### Requirement
Of the entries below, copy only those lines that contain the word "register".

### Provided information

<file path="src/rtl/sha1_message_digest_top_assert.svh">
// Assertion macros for the SHA-1 digest block.
`ifndef SHA1_MESSAGE_DIGEST_TOP_ASSERT_SVH
`define SHA1_MESSAGE_DIGEST_TOP_ASSERT_SVH
`ifndef SYNTH
`define SHA1MD_ASSERT_NOW(label, ck, rn, ante, cons) \
    label: assert property (@(posedge ck) disable iff (!rn) (ante) |-> (cons)) \
        else $error("sha1md: same-cycle check failed");
`define SHA1MD_ASSERT_NEXT(label, ck, rn, ante, cons) \
    label: assert property (@(posedge ck) disable iff (!rn) (ante) |=> (cons)) \
        else $error("sha1md: next-cycle check failed");
`else
`define SHA1MD_ASSERT_NOW(label, ck, rn, ante, cons)
`define SHA1MD_ASSERT_NEXT(label, ck, rn, ante, cons)
`endif
`endif

</file>
<file path="src/rtl/sha1md_pkg.sv">
package sha1md_pkg;

    typedef logic [31:0] word_t;
    // Element 0 is word a / H0, element 4 is word e / H4.
    typedef logic [4:0][31:0] hash_t;

    localparam hash_t INIT_HASH = {
        32'hC3D2E1F0, 32'h10325476, 32'h98BADCFE, 32'hEFCDAB89, 32'h67452301
    };

    localparam word_t K_ROUND0 = 32'h5A827999;
    localparam word_t K_ROUND1 = 32'h6ED9EBA1;
    localparam word_t K_ROUND2 = 32'h8F1BBCDC;
    localparam word_t K_ROUND3 = 32'hCA62C1D6;

    localparam logic [6:0] LAST_ROUND = 7'd79;
    localparam logic [7:0] PAD_MARK = 8'h80;

    typedef struct packed {
        logic       load;
        logic       step;
        logic [7:0] data;
    } sched_ctl_t;

    typedef struct packed {
        logic       init;
        logic       step;
        logic [6:0] rnd;
    } round_ctl_t;

    // Round function plus round constant for round rnd.
    function automatic word_t round_fk(input logic [6:0] rnd, input word_t b,
                                       input word_t c, input word_t d);
        word_t res;
        priority if (rnd < 7'd20) begin
            res = ((b & c) | (~b & d)) + K_ROUND0;
        end
        else if (rnd < 7'd40) begin
            res = (b ^ c ^ d) + K_ROUND1;
        end
        else if (rnd < 7'd60) begin
            res = ((b & c) | (b & d) | (c & d)) + K_ROUND2;
        end
        else begin
            res = (b ^ c ^ d) + K_ROUND3;
        end
        return res;
    endfunction

endpackage

</file>
<file path="src/rtl/sha1_message_digest_top.sv">
// SHA-1 message digest, one message byte per input transfer.
// Input channel s_axis: tdata carries the byte, tuser[0] says whether tdata
// holds a byte (a bare transfer with tuser low carries none), and tlast ends
// the message. An empty message is a single bare transfer with tlast high.
// Output channel m_axis: one 160-bit digest per message, word 0 in the low bits.
// When the 64th byte of a block arrives, the block goes through 80 rounds of the
// shared round unit and then the chaining add, during which s_axis_tready is low.
// After tlast the padding is written one byte per cycle, up to the end of the
// block and through one more block if the length spills into it; each padded
// block goes through the rounds and the chaining add, and the digest then loads
// the output register. The round unit and the single-byte write path into the
// block limit the throughput.
// The output register holds the digest while m_axis_tready is low; the next
// message is taken meanwhile, and only its own digest waits for the register.
// Reset clears the chaining value to the SHA-1 initial hash, the byte count and
// the output valid; any partial message is dropped.
`include "sha1_message_digest_top_assert.svh"

module sha1_message_digest_top (
    input  logic         clk,
    input  logic         rst_n,
    input  logic         s_axis_tvalid,
    output logic         s_axis_tready,
    input  logic [7:0]   s_axis_tdata,   // [7:0] data_byte
    input  logic [0:0]   s_axis_tuser,   // [0] has_byte
    input  logic         s_axis_tlast,
    output logic         m_axis_tvalid,
    input  logic         m_axis_tready,
    output logic [159:0] m_axis_tdata    // digest_word0 .. digest_word4, 32 bits each
);

    typedef enum logic [4:0] {
        ST_IDLE  = 5'b00001,
        ST_PAD   = 5'b00010,
        ST_ROUND = 5'b00100,
        ST_ADD   = 5'b01000,
        ST_EMIT  = 5'b10000
    } state_t;

    state_t                 state_reg;
    state_t                 state_next;
    logic [5:0]             fill_reg;
    logic [5:0]             fill_next;
    logic [60:0]            byte_cnt_reg;
    logic [60:0]            byte_cnt_next;
    logic [60:0]            byte_cnt_inc;
    logic [63:0]            len_reg;
    logic [63:0]            len_next;
    logic [6:0]             rnd_reg;
    logic [6:0]             rnd_next;
    sha1md_pkg::hash_t      chain_reg;
    sha1md_pkg::hash_t      chain_next;
    logic                   last_reg;
    logic                   last_next;
    logic                   sent80_reg;
    logic                   sent80_next;
    logic                   len_ok_reg;
    logic                   len_ok_next;
    logic                   final_reg;
    logic                   final_next;
    logic                   out_valid_reg;
    logic                   out_valid_next;
    sha1md_pkg::hash_t      out_data_reg;
    sha1md_pkg::hash_t      out_data_next;

    logic                   s_fire;
    logic                   len_field;
    logic [7:0]             pad_byte;
    sha1md_pkg::sched_ctl_t sched_ctl;
    sha1md_pkg::round_ctl_t round_ctl;
    sha1md_pkg::word_t      w_cur;
    sha1md_pkg::hash_t      round_vars;

    sha1md_sched u_sched (
        .clk   (clk),
        .ctl   (sched_ctl),
        .w_cur (w_cur)
    );

    sha1md_round u_round (
        .clk   (clk),
        .rst_n (rst_n),
        .ctl   (round_ctl),
        .w     (w_cur),
        .chain (chain_reg),
        .vars  (round_vars)
    );

    assign s_axis_tready = (state_reg == ST_IDLE);
    assign s_fire        = s_axis_tvalid & s_axis_tready;
    assign m_axis_tvalid = out_valid_reg;
    assign m_axis_tdata  = out_data_reg;
    assign byte_cnt_inc  = byte_cnt_reg + 61'd1;

    // Length bytes go in the last eight positions of a block, once the 0x80
    // marker has been written and has left room for them.
    assign len_field = sent80_reg & len_ok_reg & (fill_reg[5:3] == 3'b111);
    assign pad_byte  = !sent80_reg ? sha1md_pkg::PAD_MARK :
                       len_field   ? len_reg[63:56] : 8'h00;

    always_comb
    begin
        state_next     = state_reg;
        fill_next      = fill_reg;
        byte_cnt_next  = byte_cnt_reg;
        len_next       = len_reg;
        rnd_next       = rnd_reg;
        chain_next     = chain_reg;
        last_next      = last_reg;
        sent80_next    = sent80_reg;
        len_ok_next    = len_ok_reg;
        final_next     = final_reg;
        out_valid_next = out_valid_reg & ~m_axis_tready;
        out_data_next  = out_data_reg;
        sched_ctl      = '{load: 1'b0, step: 1'b0, data: s_axis_tdata};
        round_ctl      = '{init: 1'b0, step: 1'b0, rnd: rnd_reg};

        unique case (state_reg)
            ST_IDLE: begin
                if (s_fire) begin
                    if (s_axis_tuser[0]) begin
                        sched_ctl.load = 1'b1;
                        fill_next      = fill_reg + 6'd1;
                        byte_cnt_next  = byte_cnt_inc;
                    end
                    if (s_axis_tlast) begin
                        last_next   = 1'b1;
                        sent80_next = 1'b0;
                        len_ok_next = 1'b0;
                        final_next  = 1'b0;
                        len_next    = {byte_cnt_next, 3'b000};
                    end
                    if (s_axis_tuser[0] && (fill_reg == 6'd63)) begin
                        state_next     = ST_ROUND;
                        rnd_next       = 7'd0;
                        round_ctl.init = 1'b1;
                    end
                    else if (s_axis_tlast) begin
                        state_next = ST_PAD;
                    end
                end
            end
            ST_PAD: begin
                sched_ctl.load = 1'b1;
                sched_ctl.data = pad_byte;
                fill_next      = fill_reg + 6'd1;
                sent80_next    = 1'b1;
                len_ok_next    = len_ok_reg | (!sent80_reg && (fill_reg[5:3] != 3'b111))
                                 | (fill_reg == 6'd63);
                if (len_field) begin
                    len_next = {len_reg[55:0], 8'h00};
                end
                if (len_field && (fill_reg == 6'd63)) begin
                    final_next = 1'b1;
                end
                if (fill_reg == 6'd63) begin
                    state_next     = ST_ROUND;
                    rnd_next       = 7'd0;
                    round_ctl.init = 1'b1;
                end
            end
            ST_ROUND: begin
                sched_ctl.step = 1'b1;
                round_ctl.step = 1'b1;
                rnd_next       = rnd_reg + 7'd1;
                if (rnd_reg == sha1md_pkg::LAST_ROUND) begin
                    state_next = ST_ADD;
                end
            end
            ST_ADD: begin
                for (int i = 0; i < 5; i++) begin
                    chain_next[i] = chain_reg[i] + round_vars[i];
                end
                priority if (final_reg) begin
                    state_next = ST_EMIT;
                end
                else if (last_reg) begin
                    state_next = ST_PAD;
                end
                else begin
                    state_next = ST_IDLE;
                end
            end
            ST_EMIT: begin
                if (!out_valid_reg || m_axis_tready) begin
                    out_valid_next = 1'b1;
                    out_data_next  = chain_reg;
                    chain_next     = sha1md_pkg::INIT_HASH;
                    byte_cnt_next  = '0;
                    last_next      = 1'b0;
                    final_next     = 1'b0;
                    state_next     = ST_IDLE;
                end
            end
            default: begin
                state_next = ST_IDLE;
            end
        endcase
    end

    always_ff @(posedge clk or negedge rst_n)
    begin
        if (!rst_n) begin
            state_reg     <= ST_IDLE;
            fill_reg      <= '0;
            byte_cnt_reg  <= '0;
            rnd_reg       <= '0;
            chain_reg     <= sha1md_pkg::INIT_HASH;
            last_reg      <= 1'b0;
            sent80_reg    <= 1'b0;
            len_ok_reg    <= 1'b0;
            final_reg     <= 1'b0;
            out_valid_reg <= 1'b0;
        end
        else begin
            state_reg     <= state_next;
            fill_reg      <= fill_next;
            byte_cnt_reg  <= byte_cnt_next;
            rnd_reg       <= rnd_next;
            chain_reg     <= chain_next;
            last_reg      <= last_next;
            sent80_reg    <= sent80_next;
            len_ok_reg    <= len_ok_next;
            final_reg     <= final_next;
            out_valid_reg <= out_valid_next;
        end
    end

    always_ff @(posedge clk)
    begin
        len_reg      <= len_next;
        out_data_reg <= out_data_next;
    end

    `SHA1MD_ASSERT_NEXT(a_full_block_runs, clk, rst_n, s_fire && s_axis_tuser[0] && (fill_reg == 6'd63), state_reg == ST_ROUND)
    `SHA1MD_ASSERT_NOW(a_round_range, clk, rst_n, state_reg == ST_ROUND, rnd_reg <= sha1md_pkg::LAST_ROUND)
    `SHA1MD_ASSERT_NOW(a_emit_after_length, clk, rst_n, state_reg == ST_EMIT, final_reg && last_reg && len_ok_reg)
    `SHA1MD_ASSERT_NOW(a_out_from_emit, clk, rst_n, $rose(m_axis_tvalid), $past(state_reg == ST_EMIT))

endmodule

</file>
<file path="src/rtl/sha1md_sched.sv">
module sha1md_sched (
    input  logic                   clk,
    input  sha1md_pkg::sched_ctl_t ctl,
    output sha1md_pkg::word_t      w_cur
);

    // The 64-byte block as a shift line: bytes enter at the bottom while
    // filling, and the message schedule shifts a word per round.
    logic [511:0]      blk_reg;
    logic [511:0]      blk_next;
    sha1md_pkg::word_t mix;
    sha1md_pkg::word_t w_new;

    assign w_cur = blk_reg[511:480];
    assign mix   = blk_reg[511:480] ^ blk_reg[447:416] ^ blk_reg[255:224] ^ blk_reg[95:64];
    assign w_new = {mix[30:0], mix[31]};

    always_comb
    begin
        blk_next = blk_reg;
        priority if (ctl.load) begin
            blk_next = {blk_reg[503:0], ctl.data};
        end
        else if (ctl.step) begin
            blk_next = {blk_reg[479:0], w_new};
        end
    end

    always_ff @(posedge clk)
    begin
        blk_reg <= blk_next;
    end

endmodule

</file>
<file path="src/rtl/sha1md_round.sv">
module sha1md_round (
    input  logic                   clk,
    input  logic                   rst_n,
    input  sha1md_pkg::round_ctl_t ctl,
    input  sha1md_pkg::word_t      w,
    input  sha1md_pkg::hash_t      chain,
    output sha1md_pkg::hash_t      vars
);

    sha1md_pkg::hash_t vars_reg;
    sha1md_pkg::hash_t vars_next;
    sha1md_pkg::word_t a;
    sha1md_pkg::word_t b;
    sha1md_pkg::word_t tmp;

    assign a    = vars_reg[0];
    assign b    = vars_reg[1];
    assign tmp  = {a[26:0], a[31:27]} + sha1md_pkg::round_fk(ctl.rnd, b, vars_reg[2], vars_reg[3])
                  + vars_reg[4] + w;
    assign vars = vars_reg;

    always_comb
    begin
        vars_next = vars_reg;
        priority if (ctl.init) begin
            vars_next = chain;
        end
        else if (ctl.step) begin
            vars_next[0] = tmp;
            vars_next[1] = a;
            vars_next[2] = {b[1:0], b[31:2]};
            vars_next[3] = vars_reg[2];
            vars_next[4] = vars_reg[3];
        end
    end

    always_ff @(posedge clk or negedge rst_n)
    begin
        if (!rst_n) begin
            vars_reg <= '0;
        end
        else begin
            vars_reg <= vars_next;
        end
    end

endmodule

</file>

### Written answer
// the output register. The round unit and the single-byte write path into the
// The output register holds the digest while m_axis_tready is low; the next
// message is taken meanwhile, and only its own digest waits for the register.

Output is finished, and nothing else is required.